THE Zimbabwe cricket team appears to be using up less than half of its maximum potential.
Saturday’s one-day defeat at the hands of Kenya showed just how the Zimbabwe team has reached the pinnacle of underperformance.
How a team fails to chase a winning target of 118 runs against opponents outside the Test arena is inexcusable. Then they were whitewashed by the Kenyans in the two three-day games and a single one-dayer.
On a number of occasions on this column, we have suggested potential remedies for the Zimbabwe team like the need to train the players in mental fitness, but the question arising out of the latest defeat is whether our team is now such a package of nerves that even winning against Kenya has become an enormous task.
Something has to be done before this losing culture becomes part and parcel of the cricket sides from this country.
What is more worrying about the Kenya defeat is that it came against a lower team and at a time when the country is under pressure to perform.
Under the prevailing situation, the matches against Kenya should have been the best opportunity to prove that Zimbabwe can still win against sides ranked lower than them on the world cricket order.
Zimbabwe’s main problem remains the batting. Batsmen continue to shirk responsibility. There appears to be a deep-rooted tendency in the team to say: “Let the next guy come in and see if he can face this bowler.”
The level of batting is simply dreadful. Something must be done as a matter of urgency to have some level of accountability in the players.
The team has to move away from the usual “disappointed batsman” where the coach sympathetically approaches a dismissed batsman afterwards and says to him “Did it swing?” and the batsman replies, “Nah, it was straight.
Thought it was missing leg stump.” And it happens again and again.
The results against Kenya now make the tour to India for the Duleep Trophy an even bigger challenge for the Zimbabwe team to prove its mettle.
Talking of India, the national Under-19 side will be off to the sub-continent in a few weeks to take part in the inaugural Under-19 Afro-Asia Cup. The national selectors this week picked a side of 14 players for the tournament which will be contested by teams from the six Test nations from the two continents.
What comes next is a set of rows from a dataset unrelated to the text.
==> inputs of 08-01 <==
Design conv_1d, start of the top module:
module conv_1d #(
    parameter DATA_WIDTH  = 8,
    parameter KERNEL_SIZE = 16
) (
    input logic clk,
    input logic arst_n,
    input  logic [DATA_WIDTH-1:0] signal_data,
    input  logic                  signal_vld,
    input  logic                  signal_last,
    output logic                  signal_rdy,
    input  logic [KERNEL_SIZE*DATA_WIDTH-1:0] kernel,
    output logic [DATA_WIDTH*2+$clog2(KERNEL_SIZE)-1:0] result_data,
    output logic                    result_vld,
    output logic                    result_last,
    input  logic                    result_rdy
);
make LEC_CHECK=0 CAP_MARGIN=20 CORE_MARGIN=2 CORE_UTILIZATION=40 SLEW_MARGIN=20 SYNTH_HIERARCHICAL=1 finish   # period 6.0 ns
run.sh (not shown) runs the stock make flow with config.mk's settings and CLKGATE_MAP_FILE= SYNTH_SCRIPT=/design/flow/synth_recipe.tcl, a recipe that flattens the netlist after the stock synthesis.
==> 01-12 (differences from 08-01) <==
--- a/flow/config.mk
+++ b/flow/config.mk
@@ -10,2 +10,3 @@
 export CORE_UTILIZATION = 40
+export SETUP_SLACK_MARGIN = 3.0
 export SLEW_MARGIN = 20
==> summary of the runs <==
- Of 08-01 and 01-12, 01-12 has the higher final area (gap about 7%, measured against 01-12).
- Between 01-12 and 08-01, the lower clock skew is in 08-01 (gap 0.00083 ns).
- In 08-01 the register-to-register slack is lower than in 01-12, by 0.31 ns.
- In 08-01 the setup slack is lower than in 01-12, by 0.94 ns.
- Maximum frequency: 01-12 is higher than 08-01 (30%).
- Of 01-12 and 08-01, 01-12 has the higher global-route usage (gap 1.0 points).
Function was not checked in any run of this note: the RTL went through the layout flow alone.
The side is captained by all-rounder Sean Williams, who will be deputised by wicketkeeper/batsman Tafadzwa Mufambisi.
Overall, the selectors chose a squad of 20 players in view of the International Cricket Council Under-19 World Cup in Sri Lanka in February next year.
But six of the players did not make the Afro-Asia Cup side due to commitments. However, they will challenge for play in the 14-member World Cup side for next year.
Players in the provisional side who are not going to India are Keegan Meth, Gary Balance, Steven Nyamuzinga, Friday Kasteni, Paul Trethowan, and Ronald Benade.
The Afro-Asia Cup gives players in the side an opportunity to claim an early stake for places in the World Cup side.
Zimbabwe ought to be one of the most competitive sides at the inter-continental tournament. Three players – skipper Williams, Chamunorwa Chibhabha and Graeme Cremer – already have Zimbabwe caps and it is remarkable that they still qualify for an age-group side.
The versatile Benade, if he goes to the World Cup, will be making his second appearance at a junior championship in two years after he represented Zimbabwe in rugby’s Under-19 World Cup last year as a flyhalf.
There is exciting young talent in Zimbabwean cricket, and the next four months will show their readiness to explode on the international scene.
* The Zimbabwe Under-19 team for the Afro-Asia Cup:
Sean Williams (captain), Tafadzwa Mufambisi (vice-captain), Chamunorwa Chibhabha, Ian Nicholson, Graeme Cremer, Ryan Higgins, Prince Masvaure, Kudakwashe Samunderu, Taurai Muzarabani, Victor Chaitezvi, Patience Charumbira, Reginald Chakabva, Glenn Querl, Archibald Chirinda.